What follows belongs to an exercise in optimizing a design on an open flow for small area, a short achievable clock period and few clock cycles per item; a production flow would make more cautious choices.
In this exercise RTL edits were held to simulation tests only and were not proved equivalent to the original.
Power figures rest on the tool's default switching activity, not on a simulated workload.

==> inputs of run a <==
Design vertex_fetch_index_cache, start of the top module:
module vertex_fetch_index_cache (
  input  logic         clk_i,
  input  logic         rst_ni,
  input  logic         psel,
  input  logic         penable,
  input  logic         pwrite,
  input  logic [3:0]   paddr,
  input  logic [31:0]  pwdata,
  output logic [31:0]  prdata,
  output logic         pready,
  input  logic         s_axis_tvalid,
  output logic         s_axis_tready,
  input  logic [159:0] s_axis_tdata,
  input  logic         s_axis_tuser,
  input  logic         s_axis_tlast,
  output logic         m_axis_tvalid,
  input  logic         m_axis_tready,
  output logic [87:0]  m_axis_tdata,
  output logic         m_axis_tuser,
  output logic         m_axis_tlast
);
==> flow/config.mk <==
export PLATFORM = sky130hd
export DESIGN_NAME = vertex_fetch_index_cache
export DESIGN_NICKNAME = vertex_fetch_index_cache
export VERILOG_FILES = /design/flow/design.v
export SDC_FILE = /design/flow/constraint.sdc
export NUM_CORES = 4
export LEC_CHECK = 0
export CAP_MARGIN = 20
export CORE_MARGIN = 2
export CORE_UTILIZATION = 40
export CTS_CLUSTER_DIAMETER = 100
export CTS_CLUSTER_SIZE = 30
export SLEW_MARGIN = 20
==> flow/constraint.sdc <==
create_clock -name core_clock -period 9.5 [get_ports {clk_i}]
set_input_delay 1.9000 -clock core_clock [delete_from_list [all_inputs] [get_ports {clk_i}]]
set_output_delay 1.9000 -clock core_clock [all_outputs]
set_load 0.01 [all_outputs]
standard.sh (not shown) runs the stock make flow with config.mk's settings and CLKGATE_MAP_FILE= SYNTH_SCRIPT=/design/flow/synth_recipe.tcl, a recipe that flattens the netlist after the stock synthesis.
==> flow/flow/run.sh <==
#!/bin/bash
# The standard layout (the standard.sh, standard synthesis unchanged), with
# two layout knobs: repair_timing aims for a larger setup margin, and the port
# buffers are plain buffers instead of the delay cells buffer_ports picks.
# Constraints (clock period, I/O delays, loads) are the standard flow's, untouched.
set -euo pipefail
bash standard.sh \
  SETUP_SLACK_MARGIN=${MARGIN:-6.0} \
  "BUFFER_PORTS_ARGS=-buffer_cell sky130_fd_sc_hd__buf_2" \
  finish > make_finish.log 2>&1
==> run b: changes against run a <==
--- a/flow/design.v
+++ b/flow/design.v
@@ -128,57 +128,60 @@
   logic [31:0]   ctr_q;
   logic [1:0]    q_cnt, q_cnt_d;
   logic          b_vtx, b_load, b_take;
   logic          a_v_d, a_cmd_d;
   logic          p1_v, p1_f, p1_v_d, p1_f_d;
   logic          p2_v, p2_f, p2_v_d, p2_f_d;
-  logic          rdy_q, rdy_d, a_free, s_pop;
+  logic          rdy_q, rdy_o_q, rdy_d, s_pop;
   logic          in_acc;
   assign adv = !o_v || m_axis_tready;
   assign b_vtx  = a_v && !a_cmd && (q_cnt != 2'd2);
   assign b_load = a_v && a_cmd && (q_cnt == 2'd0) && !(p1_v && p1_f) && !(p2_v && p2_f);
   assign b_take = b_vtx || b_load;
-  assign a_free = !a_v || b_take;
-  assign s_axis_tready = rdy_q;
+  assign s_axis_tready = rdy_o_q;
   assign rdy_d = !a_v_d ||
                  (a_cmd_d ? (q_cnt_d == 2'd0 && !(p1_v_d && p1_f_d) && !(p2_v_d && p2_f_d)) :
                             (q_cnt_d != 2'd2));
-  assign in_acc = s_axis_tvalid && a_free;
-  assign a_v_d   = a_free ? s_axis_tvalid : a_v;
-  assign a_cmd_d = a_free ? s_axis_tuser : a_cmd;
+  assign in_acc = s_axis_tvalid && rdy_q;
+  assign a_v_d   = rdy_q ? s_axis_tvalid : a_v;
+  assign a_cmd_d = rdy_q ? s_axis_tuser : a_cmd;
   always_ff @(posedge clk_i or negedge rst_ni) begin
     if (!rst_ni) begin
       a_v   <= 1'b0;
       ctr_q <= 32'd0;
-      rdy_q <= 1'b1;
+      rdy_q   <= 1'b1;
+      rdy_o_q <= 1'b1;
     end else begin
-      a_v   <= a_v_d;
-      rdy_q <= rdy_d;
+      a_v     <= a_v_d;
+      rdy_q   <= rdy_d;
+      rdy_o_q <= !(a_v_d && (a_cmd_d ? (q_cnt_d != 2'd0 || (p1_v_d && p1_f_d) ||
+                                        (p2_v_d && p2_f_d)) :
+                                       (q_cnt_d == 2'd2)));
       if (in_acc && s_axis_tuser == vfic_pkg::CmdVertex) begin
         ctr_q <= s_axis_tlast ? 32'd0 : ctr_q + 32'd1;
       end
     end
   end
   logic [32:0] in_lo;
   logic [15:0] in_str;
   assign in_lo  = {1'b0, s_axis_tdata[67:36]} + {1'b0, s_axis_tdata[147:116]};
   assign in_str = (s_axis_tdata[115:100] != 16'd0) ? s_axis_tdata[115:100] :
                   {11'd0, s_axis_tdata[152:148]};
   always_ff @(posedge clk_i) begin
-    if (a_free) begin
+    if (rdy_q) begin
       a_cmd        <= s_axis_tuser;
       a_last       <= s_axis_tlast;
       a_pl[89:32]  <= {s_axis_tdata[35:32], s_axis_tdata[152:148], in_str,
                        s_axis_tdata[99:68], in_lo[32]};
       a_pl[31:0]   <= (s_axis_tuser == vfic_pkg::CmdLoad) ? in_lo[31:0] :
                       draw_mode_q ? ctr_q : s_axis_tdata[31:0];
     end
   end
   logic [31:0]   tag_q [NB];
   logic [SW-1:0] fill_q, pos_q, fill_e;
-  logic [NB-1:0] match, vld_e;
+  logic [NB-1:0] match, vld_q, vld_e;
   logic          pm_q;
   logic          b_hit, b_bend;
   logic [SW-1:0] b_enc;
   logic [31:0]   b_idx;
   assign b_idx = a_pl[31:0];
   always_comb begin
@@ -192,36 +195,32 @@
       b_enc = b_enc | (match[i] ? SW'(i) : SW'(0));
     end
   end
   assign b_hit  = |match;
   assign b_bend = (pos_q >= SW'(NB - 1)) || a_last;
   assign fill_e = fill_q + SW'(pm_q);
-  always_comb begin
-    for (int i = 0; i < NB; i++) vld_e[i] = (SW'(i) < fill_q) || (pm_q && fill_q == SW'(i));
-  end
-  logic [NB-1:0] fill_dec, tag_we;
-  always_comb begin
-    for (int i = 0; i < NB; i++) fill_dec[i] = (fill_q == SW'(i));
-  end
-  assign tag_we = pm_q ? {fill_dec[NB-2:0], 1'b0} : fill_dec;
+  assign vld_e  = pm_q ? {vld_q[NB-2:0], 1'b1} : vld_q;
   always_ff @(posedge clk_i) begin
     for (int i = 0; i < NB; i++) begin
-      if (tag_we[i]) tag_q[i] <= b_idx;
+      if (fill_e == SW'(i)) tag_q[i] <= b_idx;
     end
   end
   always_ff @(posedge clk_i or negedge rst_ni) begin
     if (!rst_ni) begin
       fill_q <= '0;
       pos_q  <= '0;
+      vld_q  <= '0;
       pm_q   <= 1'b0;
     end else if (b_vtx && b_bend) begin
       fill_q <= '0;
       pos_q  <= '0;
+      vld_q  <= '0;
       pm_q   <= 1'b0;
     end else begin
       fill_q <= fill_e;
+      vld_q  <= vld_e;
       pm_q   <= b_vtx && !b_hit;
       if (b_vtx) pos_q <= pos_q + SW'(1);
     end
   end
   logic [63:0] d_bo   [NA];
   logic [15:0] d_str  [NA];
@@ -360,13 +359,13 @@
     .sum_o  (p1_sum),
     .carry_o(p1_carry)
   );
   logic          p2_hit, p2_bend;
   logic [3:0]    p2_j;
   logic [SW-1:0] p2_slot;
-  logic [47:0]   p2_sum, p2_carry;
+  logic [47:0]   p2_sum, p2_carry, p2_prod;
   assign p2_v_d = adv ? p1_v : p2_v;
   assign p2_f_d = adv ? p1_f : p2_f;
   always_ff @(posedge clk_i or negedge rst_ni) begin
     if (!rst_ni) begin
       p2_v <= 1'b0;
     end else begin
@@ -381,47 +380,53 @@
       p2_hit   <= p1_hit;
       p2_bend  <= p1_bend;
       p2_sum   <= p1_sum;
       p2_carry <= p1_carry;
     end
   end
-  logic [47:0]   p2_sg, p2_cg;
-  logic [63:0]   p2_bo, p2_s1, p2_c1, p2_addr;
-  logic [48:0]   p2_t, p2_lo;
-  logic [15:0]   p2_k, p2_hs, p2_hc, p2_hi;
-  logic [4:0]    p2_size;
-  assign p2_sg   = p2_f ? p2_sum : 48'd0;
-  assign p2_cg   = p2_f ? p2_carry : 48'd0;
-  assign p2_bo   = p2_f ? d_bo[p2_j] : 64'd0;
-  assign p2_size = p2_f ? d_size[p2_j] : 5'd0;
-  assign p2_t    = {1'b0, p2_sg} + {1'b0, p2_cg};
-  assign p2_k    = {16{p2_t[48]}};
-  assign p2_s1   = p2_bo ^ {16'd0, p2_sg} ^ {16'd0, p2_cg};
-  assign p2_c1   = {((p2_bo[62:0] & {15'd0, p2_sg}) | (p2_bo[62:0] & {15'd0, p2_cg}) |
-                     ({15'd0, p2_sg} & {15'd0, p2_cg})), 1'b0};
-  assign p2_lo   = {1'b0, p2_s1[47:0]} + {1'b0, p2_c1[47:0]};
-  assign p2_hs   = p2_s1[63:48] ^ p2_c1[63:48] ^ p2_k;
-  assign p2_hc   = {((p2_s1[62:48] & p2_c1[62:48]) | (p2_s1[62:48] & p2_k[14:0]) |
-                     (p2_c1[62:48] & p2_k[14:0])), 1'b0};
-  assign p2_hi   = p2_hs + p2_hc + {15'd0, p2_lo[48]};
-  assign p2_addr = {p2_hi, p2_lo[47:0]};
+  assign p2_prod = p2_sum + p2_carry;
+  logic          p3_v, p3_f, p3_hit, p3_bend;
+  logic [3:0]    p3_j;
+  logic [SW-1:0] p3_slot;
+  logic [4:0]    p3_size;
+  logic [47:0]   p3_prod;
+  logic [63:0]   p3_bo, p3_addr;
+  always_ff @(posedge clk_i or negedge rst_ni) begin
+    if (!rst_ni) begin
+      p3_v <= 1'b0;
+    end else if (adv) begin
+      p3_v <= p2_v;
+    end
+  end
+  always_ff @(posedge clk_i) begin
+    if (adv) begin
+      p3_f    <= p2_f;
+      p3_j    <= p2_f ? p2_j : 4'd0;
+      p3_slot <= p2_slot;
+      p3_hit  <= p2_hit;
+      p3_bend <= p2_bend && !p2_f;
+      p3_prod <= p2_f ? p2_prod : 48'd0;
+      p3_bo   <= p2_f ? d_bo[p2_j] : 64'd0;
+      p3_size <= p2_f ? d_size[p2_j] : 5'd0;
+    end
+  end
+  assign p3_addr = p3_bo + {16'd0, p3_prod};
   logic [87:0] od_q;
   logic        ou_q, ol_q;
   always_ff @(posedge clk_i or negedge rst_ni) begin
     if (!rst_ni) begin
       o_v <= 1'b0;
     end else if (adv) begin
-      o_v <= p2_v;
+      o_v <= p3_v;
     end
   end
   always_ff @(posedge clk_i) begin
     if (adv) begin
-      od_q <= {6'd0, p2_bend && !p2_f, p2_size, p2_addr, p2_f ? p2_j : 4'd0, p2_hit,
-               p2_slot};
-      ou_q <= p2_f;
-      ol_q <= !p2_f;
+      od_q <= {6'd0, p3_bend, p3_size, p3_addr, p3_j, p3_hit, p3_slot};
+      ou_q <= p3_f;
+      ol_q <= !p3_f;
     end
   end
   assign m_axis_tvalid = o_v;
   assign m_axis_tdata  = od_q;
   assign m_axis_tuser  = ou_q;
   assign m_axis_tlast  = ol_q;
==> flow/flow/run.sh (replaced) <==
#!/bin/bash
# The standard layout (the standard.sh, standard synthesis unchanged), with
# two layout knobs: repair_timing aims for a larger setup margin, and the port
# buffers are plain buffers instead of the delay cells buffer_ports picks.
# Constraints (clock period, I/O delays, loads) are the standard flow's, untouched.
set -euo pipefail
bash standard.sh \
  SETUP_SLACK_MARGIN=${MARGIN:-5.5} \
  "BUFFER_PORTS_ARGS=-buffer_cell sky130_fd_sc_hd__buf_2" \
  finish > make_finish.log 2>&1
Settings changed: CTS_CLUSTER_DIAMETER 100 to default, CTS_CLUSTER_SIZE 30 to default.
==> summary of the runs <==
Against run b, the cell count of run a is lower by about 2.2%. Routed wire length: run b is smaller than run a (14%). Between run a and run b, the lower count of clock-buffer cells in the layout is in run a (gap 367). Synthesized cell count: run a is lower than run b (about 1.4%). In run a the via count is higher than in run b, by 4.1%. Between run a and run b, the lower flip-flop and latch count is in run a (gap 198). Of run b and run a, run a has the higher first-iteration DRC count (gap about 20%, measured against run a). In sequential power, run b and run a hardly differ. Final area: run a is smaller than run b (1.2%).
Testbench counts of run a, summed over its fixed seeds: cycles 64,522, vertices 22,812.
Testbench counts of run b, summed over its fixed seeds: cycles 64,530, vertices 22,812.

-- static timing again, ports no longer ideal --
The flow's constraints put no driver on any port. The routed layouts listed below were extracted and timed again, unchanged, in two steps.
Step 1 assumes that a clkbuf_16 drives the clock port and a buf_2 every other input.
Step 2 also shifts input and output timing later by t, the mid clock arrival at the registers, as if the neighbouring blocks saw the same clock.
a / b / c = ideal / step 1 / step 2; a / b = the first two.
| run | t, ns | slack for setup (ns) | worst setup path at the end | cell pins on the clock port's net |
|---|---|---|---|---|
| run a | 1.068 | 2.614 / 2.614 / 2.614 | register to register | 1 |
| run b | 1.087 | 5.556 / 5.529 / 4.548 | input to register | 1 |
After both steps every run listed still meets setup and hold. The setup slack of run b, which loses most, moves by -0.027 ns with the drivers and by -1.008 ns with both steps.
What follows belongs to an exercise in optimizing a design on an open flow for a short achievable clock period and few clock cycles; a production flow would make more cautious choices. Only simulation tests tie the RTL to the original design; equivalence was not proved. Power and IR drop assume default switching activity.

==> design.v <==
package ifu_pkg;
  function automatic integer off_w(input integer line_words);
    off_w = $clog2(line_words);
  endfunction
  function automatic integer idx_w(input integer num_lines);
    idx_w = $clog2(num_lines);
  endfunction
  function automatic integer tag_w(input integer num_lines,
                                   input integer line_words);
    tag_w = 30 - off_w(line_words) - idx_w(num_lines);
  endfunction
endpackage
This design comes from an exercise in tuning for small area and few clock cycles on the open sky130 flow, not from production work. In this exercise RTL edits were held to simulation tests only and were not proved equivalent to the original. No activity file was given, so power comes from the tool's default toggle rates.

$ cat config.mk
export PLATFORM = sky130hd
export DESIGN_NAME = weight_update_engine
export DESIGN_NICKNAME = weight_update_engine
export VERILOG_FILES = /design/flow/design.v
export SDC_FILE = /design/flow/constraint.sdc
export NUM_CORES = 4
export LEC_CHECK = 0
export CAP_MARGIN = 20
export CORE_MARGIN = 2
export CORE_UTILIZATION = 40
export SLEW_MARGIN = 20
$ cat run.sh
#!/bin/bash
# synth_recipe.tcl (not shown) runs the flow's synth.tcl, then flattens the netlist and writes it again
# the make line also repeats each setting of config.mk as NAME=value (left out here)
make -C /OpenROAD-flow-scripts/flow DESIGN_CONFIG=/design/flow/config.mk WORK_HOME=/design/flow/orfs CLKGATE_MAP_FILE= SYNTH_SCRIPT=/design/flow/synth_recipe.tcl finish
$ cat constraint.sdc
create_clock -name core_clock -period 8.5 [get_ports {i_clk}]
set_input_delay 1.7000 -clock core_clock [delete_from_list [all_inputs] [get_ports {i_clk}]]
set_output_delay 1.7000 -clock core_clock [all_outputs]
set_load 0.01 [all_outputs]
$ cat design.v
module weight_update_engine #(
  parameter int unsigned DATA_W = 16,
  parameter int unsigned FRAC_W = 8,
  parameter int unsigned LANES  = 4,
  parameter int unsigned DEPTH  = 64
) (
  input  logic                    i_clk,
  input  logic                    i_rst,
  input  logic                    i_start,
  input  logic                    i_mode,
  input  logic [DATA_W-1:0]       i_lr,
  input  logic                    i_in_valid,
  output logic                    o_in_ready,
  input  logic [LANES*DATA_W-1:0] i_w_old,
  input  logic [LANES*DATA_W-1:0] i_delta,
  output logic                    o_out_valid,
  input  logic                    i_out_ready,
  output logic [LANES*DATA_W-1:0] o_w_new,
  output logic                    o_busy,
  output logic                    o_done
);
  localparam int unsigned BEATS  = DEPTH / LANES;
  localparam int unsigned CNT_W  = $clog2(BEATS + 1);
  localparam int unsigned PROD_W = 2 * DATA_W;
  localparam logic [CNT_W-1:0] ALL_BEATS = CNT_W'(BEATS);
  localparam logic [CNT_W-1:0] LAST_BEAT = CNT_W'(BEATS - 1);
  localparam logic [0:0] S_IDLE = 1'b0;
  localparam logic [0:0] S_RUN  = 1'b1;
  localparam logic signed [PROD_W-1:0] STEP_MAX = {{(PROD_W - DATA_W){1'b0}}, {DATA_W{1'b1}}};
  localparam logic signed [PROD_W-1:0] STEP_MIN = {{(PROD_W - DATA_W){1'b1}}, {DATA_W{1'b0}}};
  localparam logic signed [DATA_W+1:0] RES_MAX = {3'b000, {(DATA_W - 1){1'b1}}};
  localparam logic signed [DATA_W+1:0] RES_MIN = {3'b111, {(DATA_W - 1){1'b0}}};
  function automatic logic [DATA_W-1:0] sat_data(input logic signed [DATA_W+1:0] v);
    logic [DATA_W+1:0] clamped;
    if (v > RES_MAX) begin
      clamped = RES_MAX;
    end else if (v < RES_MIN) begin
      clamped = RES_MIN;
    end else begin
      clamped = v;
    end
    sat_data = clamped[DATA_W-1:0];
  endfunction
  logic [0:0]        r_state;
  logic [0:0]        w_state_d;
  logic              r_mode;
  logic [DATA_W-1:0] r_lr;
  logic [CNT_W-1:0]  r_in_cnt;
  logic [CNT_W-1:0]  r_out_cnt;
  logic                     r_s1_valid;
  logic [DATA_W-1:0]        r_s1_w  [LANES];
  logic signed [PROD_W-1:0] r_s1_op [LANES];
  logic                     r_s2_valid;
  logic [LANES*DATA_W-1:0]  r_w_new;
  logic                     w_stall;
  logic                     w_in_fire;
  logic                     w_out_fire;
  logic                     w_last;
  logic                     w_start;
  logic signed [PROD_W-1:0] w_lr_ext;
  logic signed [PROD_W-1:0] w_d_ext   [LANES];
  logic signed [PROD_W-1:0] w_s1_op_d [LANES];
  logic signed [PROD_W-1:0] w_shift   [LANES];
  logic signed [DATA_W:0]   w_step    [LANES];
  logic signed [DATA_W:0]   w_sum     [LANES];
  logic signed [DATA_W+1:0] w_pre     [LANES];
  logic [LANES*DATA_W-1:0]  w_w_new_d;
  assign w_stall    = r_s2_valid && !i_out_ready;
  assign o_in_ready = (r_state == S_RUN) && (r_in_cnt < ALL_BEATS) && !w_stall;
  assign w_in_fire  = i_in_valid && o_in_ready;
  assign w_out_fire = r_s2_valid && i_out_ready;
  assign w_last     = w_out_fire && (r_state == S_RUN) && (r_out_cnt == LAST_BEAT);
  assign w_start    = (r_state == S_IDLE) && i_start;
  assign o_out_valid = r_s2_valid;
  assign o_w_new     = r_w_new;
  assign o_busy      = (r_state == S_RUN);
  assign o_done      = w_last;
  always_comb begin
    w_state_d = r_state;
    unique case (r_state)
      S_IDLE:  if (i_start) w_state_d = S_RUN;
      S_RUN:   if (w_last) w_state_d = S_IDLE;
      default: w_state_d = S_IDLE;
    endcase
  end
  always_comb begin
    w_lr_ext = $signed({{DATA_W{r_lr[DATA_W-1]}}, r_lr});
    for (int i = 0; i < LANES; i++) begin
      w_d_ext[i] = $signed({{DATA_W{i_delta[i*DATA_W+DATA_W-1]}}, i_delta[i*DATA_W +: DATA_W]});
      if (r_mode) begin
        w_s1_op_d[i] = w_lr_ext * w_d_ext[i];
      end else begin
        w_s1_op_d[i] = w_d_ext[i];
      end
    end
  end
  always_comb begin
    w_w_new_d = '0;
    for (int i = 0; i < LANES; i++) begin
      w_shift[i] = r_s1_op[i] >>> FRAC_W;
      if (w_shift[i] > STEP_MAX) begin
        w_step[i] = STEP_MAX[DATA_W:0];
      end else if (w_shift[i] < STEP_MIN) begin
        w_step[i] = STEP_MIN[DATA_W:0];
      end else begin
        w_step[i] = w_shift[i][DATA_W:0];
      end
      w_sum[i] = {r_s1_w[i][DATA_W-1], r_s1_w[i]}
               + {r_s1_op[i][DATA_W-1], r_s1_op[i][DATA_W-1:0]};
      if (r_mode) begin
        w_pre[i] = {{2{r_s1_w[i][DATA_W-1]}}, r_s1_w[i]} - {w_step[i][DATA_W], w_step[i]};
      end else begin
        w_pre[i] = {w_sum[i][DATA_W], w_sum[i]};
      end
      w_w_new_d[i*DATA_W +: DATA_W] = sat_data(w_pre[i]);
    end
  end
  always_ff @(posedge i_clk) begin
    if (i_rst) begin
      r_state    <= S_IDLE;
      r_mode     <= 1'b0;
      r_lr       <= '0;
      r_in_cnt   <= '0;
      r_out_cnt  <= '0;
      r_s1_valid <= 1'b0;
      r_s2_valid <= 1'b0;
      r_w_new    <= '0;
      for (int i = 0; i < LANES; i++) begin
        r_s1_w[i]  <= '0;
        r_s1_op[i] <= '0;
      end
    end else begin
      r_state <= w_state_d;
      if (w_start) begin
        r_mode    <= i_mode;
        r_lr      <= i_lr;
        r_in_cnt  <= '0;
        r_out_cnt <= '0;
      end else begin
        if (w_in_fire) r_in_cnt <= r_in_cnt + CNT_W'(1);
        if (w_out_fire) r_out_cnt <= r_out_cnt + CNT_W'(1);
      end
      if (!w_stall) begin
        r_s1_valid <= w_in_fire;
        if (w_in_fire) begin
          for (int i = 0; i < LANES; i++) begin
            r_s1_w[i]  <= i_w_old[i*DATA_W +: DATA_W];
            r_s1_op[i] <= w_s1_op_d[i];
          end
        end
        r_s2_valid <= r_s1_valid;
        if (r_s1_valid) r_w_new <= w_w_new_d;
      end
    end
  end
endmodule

+ + + + +

# Activity
The line with "if (!w_stall) begin", plus every line after it through the end of the listing, needs to be repeated exactly; nothing else belongs in the reply.

# Output of the task
      if (!w_stall) begin
        r_s1_valid <= w_in_fire;
        if (w_in_fire) begin
          for (int i = 0; i < LANES; i++) begin
            r_s1_w[i]  <= i_w_old[i*DATA_W +: DATA_W];
            r_s1_op[i] <= w_s1_op_d[i];
          end
        end
        r_s2_valid <= r_s1_valid;
        if (r_s1_valid) r_w_new <= w_w_new_d;
      end
    end
  end
endmodule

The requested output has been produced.